Data listing
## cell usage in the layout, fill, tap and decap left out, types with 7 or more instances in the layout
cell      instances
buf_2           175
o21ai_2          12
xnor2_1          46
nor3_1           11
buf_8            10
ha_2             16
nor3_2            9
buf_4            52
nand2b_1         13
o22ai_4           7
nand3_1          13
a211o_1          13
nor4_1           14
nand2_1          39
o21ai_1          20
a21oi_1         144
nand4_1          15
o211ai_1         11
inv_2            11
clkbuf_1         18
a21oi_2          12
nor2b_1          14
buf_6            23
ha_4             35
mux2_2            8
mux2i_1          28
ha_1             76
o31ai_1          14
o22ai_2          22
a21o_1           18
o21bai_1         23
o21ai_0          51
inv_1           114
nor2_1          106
* * *
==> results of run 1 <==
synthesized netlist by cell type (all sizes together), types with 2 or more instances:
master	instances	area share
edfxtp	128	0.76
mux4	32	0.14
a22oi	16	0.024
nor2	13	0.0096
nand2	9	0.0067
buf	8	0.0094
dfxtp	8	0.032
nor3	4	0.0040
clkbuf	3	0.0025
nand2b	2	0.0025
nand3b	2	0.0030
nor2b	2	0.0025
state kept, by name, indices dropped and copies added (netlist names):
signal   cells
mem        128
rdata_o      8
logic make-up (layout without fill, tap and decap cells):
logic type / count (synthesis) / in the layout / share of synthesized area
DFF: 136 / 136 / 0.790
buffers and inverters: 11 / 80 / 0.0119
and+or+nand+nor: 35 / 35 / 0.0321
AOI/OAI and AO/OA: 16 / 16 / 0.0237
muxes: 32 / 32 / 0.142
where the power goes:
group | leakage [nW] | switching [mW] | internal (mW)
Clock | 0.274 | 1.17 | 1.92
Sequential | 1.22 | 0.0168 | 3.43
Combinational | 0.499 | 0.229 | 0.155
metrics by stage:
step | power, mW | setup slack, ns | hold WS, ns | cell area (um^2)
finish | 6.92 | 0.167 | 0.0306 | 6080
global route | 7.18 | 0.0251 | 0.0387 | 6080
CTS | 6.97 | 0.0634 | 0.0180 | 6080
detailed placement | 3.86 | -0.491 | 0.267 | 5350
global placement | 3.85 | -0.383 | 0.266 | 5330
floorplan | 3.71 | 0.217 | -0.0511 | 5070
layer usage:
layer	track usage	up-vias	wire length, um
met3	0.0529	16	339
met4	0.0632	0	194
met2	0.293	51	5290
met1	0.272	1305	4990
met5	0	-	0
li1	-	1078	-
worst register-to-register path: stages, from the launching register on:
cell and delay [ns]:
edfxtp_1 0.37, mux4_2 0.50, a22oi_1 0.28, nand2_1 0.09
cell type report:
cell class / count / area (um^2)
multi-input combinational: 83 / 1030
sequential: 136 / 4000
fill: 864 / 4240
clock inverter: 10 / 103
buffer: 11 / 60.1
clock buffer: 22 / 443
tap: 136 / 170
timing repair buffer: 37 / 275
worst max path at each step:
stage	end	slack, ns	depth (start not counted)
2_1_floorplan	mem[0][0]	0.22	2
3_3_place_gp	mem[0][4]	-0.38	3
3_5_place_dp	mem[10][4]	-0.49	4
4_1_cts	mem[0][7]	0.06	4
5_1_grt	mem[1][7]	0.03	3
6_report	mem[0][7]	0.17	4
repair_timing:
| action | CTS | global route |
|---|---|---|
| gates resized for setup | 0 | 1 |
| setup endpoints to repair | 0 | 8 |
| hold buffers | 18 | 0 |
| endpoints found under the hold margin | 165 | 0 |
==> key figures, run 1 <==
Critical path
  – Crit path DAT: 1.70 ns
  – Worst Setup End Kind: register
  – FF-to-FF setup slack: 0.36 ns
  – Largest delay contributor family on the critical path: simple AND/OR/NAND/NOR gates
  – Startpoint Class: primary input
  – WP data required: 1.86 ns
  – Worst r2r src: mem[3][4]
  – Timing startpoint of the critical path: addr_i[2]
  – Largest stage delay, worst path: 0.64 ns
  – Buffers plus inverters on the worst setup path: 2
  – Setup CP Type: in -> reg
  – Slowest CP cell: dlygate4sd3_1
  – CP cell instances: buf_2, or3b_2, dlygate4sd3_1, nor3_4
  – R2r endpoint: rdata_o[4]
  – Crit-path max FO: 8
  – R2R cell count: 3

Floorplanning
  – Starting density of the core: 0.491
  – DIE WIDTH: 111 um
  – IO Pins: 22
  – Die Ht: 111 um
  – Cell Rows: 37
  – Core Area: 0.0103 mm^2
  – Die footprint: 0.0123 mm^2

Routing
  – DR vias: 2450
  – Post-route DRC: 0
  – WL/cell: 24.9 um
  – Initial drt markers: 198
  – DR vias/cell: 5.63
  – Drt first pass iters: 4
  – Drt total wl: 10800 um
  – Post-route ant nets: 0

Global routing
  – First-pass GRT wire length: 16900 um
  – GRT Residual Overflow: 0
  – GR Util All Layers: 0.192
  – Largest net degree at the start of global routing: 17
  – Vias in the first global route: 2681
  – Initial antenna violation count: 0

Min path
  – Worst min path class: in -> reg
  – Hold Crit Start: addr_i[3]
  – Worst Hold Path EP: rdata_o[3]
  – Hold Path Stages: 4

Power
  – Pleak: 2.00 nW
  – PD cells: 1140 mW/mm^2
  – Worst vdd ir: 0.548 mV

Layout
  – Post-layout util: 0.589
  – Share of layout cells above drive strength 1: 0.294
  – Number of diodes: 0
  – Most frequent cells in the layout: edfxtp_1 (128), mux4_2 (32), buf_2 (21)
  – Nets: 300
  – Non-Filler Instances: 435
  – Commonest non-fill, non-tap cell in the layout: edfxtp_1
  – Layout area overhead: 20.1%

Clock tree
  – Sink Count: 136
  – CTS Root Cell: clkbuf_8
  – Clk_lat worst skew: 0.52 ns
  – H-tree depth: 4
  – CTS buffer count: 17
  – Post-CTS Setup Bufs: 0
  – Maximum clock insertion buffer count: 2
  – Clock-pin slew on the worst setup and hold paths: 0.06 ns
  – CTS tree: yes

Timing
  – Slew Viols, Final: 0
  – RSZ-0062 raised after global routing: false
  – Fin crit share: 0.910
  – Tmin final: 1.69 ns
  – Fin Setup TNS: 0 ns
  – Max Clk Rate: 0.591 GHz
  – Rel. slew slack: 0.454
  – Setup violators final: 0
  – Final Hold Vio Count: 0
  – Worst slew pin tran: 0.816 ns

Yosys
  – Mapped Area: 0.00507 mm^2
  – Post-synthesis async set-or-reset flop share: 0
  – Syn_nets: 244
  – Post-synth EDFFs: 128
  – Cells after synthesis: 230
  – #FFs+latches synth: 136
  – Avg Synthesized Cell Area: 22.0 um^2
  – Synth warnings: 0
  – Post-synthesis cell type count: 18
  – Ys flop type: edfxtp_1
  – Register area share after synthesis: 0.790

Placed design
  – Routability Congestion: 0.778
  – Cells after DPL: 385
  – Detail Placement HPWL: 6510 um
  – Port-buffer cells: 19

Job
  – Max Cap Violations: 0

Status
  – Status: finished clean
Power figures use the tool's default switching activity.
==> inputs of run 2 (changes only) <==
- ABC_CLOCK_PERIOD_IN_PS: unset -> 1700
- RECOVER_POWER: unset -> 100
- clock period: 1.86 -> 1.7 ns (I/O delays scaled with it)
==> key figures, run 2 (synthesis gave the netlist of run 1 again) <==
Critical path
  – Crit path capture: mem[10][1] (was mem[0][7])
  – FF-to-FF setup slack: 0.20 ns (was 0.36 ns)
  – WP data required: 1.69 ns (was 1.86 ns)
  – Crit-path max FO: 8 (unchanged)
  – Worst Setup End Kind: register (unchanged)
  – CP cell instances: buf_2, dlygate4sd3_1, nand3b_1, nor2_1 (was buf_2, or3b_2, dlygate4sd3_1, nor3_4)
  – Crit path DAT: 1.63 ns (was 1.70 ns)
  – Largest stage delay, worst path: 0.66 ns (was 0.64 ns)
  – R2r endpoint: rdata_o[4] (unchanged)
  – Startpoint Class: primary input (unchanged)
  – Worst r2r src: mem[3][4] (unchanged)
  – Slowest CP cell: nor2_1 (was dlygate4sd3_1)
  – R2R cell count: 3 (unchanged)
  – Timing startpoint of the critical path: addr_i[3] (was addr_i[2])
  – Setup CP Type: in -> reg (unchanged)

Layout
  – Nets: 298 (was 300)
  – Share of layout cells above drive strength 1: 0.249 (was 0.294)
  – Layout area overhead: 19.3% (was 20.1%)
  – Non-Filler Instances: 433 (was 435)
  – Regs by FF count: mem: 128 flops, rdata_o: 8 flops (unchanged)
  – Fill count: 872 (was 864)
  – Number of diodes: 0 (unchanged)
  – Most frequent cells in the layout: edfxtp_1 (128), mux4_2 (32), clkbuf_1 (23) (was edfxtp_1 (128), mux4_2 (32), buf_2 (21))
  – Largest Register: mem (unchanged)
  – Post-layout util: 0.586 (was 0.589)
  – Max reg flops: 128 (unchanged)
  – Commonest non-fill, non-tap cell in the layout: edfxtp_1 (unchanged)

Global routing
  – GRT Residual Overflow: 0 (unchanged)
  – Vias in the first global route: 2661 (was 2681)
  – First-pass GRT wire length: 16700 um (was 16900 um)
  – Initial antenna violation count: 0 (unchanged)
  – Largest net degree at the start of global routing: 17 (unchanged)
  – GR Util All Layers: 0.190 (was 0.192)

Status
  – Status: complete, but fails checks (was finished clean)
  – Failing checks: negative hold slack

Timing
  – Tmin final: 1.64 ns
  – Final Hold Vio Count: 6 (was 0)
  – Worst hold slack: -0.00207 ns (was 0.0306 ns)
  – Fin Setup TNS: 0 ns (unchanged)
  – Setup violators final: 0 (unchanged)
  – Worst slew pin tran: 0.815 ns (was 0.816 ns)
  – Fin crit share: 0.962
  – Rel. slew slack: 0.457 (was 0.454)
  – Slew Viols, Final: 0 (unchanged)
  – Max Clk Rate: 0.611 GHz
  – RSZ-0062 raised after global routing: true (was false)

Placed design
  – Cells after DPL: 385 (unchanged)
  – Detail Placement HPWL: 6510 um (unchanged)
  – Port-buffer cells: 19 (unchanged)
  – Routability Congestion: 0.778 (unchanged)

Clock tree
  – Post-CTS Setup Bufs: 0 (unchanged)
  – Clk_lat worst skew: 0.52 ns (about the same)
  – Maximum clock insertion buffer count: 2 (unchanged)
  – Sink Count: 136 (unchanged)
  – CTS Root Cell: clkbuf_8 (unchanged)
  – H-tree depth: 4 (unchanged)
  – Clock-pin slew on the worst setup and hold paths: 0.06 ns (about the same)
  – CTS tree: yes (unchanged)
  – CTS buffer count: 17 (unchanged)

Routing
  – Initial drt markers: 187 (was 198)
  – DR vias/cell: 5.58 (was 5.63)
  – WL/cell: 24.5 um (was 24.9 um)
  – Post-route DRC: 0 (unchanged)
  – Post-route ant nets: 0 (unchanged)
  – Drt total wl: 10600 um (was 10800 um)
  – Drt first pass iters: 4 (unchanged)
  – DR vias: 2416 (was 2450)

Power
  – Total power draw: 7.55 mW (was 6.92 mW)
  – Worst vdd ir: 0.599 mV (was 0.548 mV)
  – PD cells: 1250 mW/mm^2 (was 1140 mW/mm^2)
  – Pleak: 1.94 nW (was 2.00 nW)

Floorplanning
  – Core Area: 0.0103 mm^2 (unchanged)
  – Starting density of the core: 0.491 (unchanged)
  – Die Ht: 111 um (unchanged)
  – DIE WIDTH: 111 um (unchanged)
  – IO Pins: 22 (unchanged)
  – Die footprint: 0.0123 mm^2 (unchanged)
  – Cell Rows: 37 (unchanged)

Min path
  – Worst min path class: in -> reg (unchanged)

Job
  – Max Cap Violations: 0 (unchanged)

Required action
Above are some records; copy each line there that contains "inverters".

Exercise answer
buffers and inverters: 11 / 80 / 0.0119
  – Buffers plus inverters on the worst setup path: 2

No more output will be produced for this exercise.